BEGIN LISTED ENTRIES

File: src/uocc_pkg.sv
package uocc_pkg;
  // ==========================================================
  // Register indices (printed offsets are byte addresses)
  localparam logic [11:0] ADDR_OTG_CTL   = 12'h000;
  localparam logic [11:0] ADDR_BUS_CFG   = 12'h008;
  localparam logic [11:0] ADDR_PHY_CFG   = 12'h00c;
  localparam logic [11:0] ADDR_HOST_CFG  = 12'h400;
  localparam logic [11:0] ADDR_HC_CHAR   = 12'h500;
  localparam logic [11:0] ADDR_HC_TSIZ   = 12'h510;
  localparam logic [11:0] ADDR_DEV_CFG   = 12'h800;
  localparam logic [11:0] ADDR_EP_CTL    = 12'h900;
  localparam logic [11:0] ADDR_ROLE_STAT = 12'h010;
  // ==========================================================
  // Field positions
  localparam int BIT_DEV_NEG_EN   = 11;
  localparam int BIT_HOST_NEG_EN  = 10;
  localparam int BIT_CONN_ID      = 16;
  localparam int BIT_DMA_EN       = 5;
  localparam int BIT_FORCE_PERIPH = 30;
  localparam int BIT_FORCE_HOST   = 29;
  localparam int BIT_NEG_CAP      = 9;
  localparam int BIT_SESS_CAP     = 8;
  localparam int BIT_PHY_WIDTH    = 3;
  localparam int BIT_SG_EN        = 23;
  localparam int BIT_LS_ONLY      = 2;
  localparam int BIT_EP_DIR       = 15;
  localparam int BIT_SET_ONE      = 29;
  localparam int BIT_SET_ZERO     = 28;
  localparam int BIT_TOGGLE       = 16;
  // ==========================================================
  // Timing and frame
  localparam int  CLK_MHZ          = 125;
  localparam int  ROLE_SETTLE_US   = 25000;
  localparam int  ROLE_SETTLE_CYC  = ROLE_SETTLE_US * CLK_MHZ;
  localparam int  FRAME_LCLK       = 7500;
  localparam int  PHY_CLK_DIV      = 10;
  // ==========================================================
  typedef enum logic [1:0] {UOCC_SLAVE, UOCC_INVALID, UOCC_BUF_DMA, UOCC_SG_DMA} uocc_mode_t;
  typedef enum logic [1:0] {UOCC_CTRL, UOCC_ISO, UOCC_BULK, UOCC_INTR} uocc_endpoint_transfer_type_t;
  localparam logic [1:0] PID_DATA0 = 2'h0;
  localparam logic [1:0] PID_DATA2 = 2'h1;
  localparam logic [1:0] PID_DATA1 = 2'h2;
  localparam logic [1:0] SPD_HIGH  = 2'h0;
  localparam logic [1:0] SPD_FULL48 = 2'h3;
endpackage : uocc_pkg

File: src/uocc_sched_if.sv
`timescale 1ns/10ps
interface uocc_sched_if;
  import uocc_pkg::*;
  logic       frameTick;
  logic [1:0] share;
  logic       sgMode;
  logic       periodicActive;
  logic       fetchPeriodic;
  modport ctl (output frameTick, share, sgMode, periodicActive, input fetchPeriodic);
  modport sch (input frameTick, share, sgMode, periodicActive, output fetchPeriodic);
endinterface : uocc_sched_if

END LISTED ENTRIES
BEGIN LISTED ENTRIES

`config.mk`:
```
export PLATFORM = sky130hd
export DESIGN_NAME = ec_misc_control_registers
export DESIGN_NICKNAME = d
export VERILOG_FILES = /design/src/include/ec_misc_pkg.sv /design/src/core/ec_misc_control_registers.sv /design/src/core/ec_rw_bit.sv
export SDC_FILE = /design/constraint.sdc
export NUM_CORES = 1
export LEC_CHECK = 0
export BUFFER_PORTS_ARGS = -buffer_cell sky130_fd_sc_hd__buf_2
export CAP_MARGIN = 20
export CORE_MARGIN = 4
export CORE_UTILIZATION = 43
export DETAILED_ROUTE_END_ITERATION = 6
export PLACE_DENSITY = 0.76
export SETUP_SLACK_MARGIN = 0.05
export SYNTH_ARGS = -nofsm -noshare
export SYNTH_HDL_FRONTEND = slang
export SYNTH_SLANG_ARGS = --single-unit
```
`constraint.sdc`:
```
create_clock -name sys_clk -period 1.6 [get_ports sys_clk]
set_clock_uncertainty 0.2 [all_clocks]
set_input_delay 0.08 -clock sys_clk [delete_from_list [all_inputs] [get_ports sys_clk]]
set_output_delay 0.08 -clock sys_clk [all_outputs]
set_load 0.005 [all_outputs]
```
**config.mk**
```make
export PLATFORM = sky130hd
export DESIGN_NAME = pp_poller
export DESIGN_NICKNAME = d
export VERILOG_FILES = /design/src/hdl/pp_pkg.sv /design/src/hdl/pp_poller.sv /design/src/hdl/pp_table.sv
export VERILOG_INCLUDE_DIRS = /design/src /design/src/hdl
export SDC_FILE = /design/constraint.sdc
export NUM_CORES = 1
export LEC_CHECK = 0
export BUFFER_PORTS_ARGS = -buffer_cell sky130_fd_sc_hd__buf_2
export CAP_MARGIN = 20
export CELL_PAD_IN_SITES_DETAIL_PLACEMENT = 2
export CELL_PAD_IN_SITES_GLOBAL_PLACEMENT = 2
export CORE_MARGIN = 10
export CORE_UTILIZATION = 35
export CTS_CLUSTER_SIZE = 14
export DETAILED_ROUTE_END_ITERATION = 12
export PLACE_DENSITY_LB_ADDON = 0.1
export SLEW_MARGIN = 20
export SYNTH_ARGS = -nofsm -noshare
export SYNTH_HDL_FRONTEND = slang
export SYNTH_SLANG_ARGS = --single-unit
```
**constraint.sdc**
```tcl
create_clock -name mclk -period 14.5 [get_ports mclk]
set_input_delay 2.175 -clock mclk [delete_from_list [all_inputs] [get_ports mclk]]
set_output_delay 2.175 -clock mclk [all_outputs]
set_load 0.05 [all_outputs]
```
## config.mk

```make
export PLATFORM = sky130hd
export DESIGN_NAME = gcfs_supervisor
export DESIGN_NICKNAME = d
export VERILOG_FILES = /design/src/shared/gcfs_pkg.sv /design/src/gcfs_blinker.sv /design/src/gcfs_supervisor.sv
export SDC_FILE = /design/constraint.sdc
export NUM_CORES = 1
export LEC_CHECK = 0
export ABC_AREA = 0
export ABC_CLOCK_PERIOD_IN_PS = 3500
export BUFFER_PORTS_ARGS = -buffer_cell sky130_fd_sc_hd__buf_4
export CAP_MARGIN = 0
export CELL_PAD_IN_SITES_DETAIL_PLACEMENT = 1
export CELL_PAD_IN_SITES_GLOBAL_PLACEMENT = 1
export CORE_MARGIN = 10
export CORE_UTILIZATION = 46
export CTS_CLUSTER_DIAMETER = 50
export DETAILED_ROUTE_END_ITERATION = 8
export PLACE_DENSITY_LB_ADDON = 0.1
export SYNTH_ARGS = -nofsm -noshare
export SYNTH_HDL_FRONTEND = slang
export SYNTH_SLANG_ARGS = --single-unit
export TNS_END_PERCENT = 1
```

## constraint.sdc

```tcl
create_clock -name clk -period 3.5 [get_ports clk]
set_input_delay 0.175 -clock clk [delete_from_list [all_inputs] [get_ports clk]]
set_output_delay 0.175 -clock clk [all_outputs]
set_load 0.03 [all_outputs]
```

END LISTED ENTRIES

**TASK GOAL**
Above is a listing; print exactly its lines from the one with "File: src/uocc_pkg.sv" through the one with "localparam logic [11:0] ADDR_PHY_CFG", and no other lines.

**OUTPUT**
File: src/uocc_pkg.sv
package uocc_pkg;
  // ==========================================================
  // Register indices (printed offsets are byte addresses)
  localparam logic [11:0] ADDR_OTG_CTL   = 12'h000;
  localparam logic [11:0] ADDR_BUS_CFG   = 12'h008;
  localparam logic [11:0] ADDR_PHY_CFG   = 12'h00c;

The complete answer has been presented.